» **The task**
Give back the entries below verbatim.

Stored data entries:
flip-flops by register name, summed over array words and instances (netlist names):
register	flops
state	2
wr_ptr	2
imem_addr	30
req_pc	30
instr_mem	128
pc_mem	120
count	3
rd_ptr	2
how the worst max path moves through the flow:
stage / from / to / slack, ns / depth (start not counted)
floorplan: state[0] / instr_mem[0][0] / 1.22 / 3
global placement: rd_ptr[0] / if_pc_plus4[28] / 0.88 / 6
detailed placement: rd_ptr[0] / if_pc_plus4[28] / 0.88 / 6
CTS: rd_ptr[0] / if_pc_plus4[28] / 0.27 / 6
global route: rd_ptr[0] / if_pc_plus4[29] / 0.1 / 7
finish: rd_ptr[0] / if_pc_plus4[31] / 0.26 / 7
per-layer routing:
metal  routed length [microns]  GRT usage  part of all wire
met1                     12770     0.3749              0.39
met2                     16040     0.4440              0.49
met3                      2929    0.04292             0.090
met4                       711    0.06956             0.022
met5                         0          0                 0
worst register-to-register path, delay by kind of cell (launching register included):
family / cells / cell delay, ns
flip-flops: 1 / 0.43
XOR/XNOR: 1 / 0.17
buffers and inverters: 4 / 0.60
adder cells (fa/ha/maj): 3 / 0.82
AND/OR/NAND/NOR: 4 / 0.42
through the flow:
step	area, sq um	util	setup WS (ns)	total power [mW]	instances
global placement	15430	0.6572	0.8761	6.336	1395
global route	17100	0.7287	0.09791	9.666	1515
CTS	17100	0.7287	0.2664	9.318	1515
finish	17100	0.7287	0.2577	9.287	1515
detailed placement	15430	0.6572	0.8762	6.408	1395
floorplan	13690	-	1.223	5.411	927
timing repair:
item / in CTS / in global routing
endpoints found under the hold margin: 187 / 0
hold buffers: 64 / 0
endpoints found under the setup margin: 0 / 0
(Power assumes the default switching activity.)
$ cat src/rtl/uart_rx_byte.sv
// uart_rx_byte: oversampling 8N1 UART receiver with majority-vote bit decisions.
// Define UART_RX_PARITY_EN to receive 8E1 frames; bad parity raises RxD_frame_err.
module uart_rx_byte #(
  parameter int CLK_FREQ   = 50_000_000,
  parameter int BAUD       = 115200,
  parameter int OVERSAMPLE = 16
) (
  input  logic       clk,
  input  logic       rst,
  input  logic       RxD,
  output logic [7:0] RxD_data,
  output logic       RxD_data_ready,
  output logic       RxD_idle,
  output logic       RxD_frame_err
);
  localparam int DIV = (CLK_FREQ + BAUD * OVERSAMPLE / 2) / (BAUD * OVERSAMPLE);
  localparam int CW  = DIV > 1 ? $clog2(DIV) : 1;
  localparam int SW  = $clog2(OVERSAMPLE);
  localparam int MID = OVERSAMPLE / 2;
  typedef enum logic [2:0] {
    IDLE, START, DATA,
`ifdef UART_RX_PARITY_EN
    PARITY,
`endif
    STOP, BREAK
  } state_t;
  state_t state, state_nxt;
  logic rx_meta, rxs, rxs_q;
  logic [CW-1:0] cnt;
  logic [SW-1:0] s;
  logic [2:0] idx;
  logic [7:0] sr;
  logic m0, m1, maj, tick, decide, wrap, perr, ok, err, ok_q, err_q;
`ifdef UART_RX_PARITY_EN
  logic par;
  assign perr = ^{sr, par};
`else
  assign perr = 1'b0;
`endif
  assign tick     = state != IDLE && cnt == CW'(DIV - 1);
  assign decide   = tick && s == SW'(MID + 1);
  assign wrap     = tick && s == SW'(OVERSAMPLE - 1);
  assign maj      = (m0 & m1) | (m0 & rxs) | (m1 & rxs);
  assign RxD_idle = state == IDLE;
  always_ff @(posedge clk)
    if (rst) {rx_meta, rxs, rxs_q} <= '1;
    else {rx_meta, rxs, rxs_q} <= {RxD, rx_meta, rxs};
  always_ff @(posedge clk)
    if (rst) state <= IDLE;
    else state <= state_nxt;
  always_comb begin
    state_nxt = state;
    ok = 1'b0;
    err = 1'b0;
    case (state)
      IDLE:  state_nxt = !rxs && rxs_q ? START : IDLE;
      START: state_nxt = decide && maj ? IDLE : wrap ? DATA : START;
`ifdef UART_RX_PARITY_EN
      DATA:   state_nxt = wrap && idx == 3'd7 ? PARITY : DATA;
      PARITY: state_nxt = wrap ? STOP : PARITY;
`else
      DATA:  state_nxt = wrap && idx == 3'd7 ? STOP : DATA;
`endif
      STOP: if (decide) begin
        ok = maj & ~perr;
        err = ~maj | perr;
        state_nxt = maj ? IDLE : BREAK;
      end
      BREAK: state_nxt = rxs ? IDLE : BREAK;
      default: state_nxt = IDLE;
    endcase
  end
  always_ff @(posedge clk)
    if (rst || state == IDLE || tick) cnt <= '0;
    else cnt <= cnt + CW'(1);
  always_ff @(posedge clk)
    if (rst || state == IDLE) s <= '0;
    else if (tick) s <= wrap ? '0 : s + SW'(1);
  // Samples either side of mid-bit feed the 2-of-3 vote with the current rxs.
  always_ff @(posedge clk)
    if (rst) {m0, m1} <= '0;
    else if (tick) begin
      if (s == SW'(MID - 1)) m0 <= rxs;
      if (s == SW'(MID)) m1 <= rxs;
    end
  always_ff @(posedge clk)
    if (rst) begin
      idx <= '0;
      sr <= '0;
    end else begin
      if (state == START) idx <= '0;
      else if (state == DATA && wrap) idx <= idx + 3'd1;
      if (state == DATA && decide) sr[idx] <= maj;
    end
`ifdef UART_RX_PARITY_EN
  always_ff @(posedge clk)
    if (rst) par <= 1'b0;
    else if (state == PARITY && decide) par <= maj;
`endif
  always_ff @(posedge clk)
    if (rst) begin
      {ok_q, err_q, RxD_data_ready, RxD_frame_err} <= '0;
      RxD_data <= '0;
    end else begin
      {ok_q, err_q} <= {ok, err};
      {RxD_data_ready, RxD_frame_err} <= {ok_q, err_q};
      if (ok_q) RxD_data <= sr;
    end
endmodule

» **Exercise output**
flip-flops by register name, summed over array words and instances (netlist names):
register	flops
state	2
wr_ptr	2
imem_addr	30
req_pc	30
instr_mem	128
pc_mem	120
count	3
rd_ptr	2
how the worst max path moves through the flow:
stage / from / to / slack, ns / depth (start not counted)
floorplan: state[0] / instr_mem[0][0] / 1.22 / 3
global placement: rd_ptr[0] / if_pc_plus4[28] / 0.88 / 6
detailed placement: rd_ptr[0] / if_pc_plus4[28] / 0.88 / 6
CTS: rd_ptr[0] / if_pc_plus4[28] / 0.27 / 6
global route: rd_ptr[0] / if_pc_plus4[29] / 0.1 / 7
finish: rd_ptr[0] / if_pc_plus4[31] / 0.26 / 7
per-layer routing:
metal  routed length [microns]  GRT usage  part of all wire
met1                     12770     0.3749              0.39
met2                     16040     0.4440              0.49
met3                      2929    0.04292             0.090
met4                       711    0.06956             0.022
met5                         0          0                 0
worst register-to-register path, delay by kind of cell (launching register included):
family / cells / cell delay, ns
flip-flops: 1 / 0.43
XOR/XNOR: 1 / 0.17
buffers and inverters: 4 / 0.60
adder cells (fa/ha/maj): 3 / 0.82
AND/OR/NAND/NOR: 4 / 0.42
through the flow:
step	area, sq um	util	setup WS (ns)	total power [mW]	instances
global placement	15430	0.6572	0.8761	6.336	1395
global route	17100	0.7287	0.09791	9.666	1515
CTS	17100	0.7287	0.2664	9.318	1515
finish	17100	0.7287	0.2577	9.287	1515
detailed placement	15430	0.6572	0.8762	6.408	1395
floorplan	13690	-	1.223	5.411	927
timing repair:
item / in CTS / in global routing
endpoints found under the hold margin: 187 / 0
hold buffers: 64 / 0
endpoints found under the setup margin: 0 / 0
(Power assumes the default switching activity.)
$ cat src/rtl/uart_rx_byte.sv
// uart_rx_byte: oversampling 8N1 UART receiver with majority-vote bit decisions.
// Define UART_RX_PARITY_EN to receive 8E1 frames; bad parity raises RxD_frame_err.
module uart_rx_byte #(
  parameter int CLK_FREQ   = 50_000_000,
  parameter int BAUD       = 115200,
  parameter int OVERSAMPLE = 16
) (
  input  logic       clk,
  input  logic       rst,
  input  logic       RxD,
  output logic [7:0] RxD_data,
  output logic       RxD_data_ready,
  output logic       RxD_idle,
  output logic       RxD_frame_err
);
  localparam int DIV = (CLK_FREQ + BAUD * OVERSAMPLE / 2) / (BAUD * OVERSAMPLE);
  localparam int CW  = DIV > 1 ? $clog2(DIV) : 1;
  localparam int SW  = $clog2(OVERSAMPLE);
  localparam int MID = OVERSAMPLE / 2;
  typedef enum logic [2:0] {
    IDLE, START, DATA,
`ifdef UART_RX_PARITY_EN
    PARITY,
`endif
    STOP, BREAK
  } state_t;
  state_t state, state_nxt;
  logic rx_meta, rxs, rxs_q;
  logic [CW-1:0] cnt;
  logic [SW-1:0] s;
  logic [2:0] idx;
  logic [7:0] sr;
  logic m0, m1, maj, tick, decide, wrap, perr, ok, err, ok_q, err_q;
`ifdef UART_RX_PARITY_EN
  logic par;
  assign perr = ^{sr, par};
`else
  assign perr = 1'b0;
`endif
  assign tick     = state != IDLE && cnt == CW'(DIV - 1);
  assign decide   = tick && s == SW'(MID + 1);
  assign wrap     = tick && s == SW'(OVERSAMPLE - 1);
  assign maj      = (m0 & m1) | (m0 & rxs) | (m1 & rxs);
  assign RxD_idle = state == IDLE;
  always_ff @(posedge clk)
    if (rst) {rx_meta, rxs, rxs_q} <= '1;
    else {rx_meta, rxs, rxs_q} <= {RxD, rx_meta, rxs};
  always_ff @(posedge clk)
    if (rst) state <= IDLE;
    else state <= state_nxt;
  always_comb begin
    state_nxt = state;
    ok = 1'b0;
    err = 1'b0;
    case (state)
      IDLE:  state_nxt = !rxs && rxs_q ? START : IDLE;
      START: state_nxt = decide && maj ? IDLE : wrap ? DATA : START;
`ifdef UART_RX_PARITY_EN
      DATA:   state_nxt = wrap && idx == 3'd7 ? PARITY : DATA;
      PARITY: state_nxt = wrap ? STOP : PARITY;
`else
      DATA:  state_nxt = wrap && idx == 3'd7 ? STOP : DATA;
`endif
      STOP: if (decide) begin
        ok = maj & ~perr;
        err = ~maj | perr;
        state_nxt = maj ? IDLE : BREAK;
      end
      BREAK: state_nxt = rxs ? IDLE : BREAK;
      default: state_nxt = IDLE;
    endcase
  end
  always_ff @(posedge clk)
    if (rst || state == IDLE || tick) cnt <= '0;
    else cnt <= cnt + CW'(1);
  always_ff @(posedge clk)
    if (rst || state == IDLE) s <= '0;
    else if (tick) s <= wrap ? '0 : s + SW'(1);
  // Samples either side of mid-bit feed the 2-of-3 vote with the current rxs.
  always_ff @(posedge clk)
    if (rst) {m0, m1} <= '0;
    else if (tick) begin
      if (s == SW'(MID - 1)) m0 <= rxs;
      if (s == SW'(MID)) m1 <= rxs;
    end
  always_ff @(posedge clk)
    if (rst) begin
      idx <= '0;
      sr <= '0;
    end else begin
      if (state == START) idx <= '0;
      else if (state == DATA && wrap) idx <= idx + 3'd1;
      if (state == DATA && decide) sr[idx] <= maj;
    end
`ifdef UART_RX_PARITY_EN
  always_ff @(posedge clk)
    if (rst) par <= 1'b0;
    else if (state == PARITY && decide) par <= maj;
`endif
  always_ff @(posedge clk)
    if (rst) begin
      {ok_q, err_q, RxD_data_ready, RxD_frame_err} <= '0;
      RxD_data <= '0;
    end else begin
      {ok_q, err_q} <= {ok, err};
      {RxD_data_ready, RxD_frame_err} <= {ok_q, err_q};
      if (ok_q) RxD_data <= sr;
    end
endmodule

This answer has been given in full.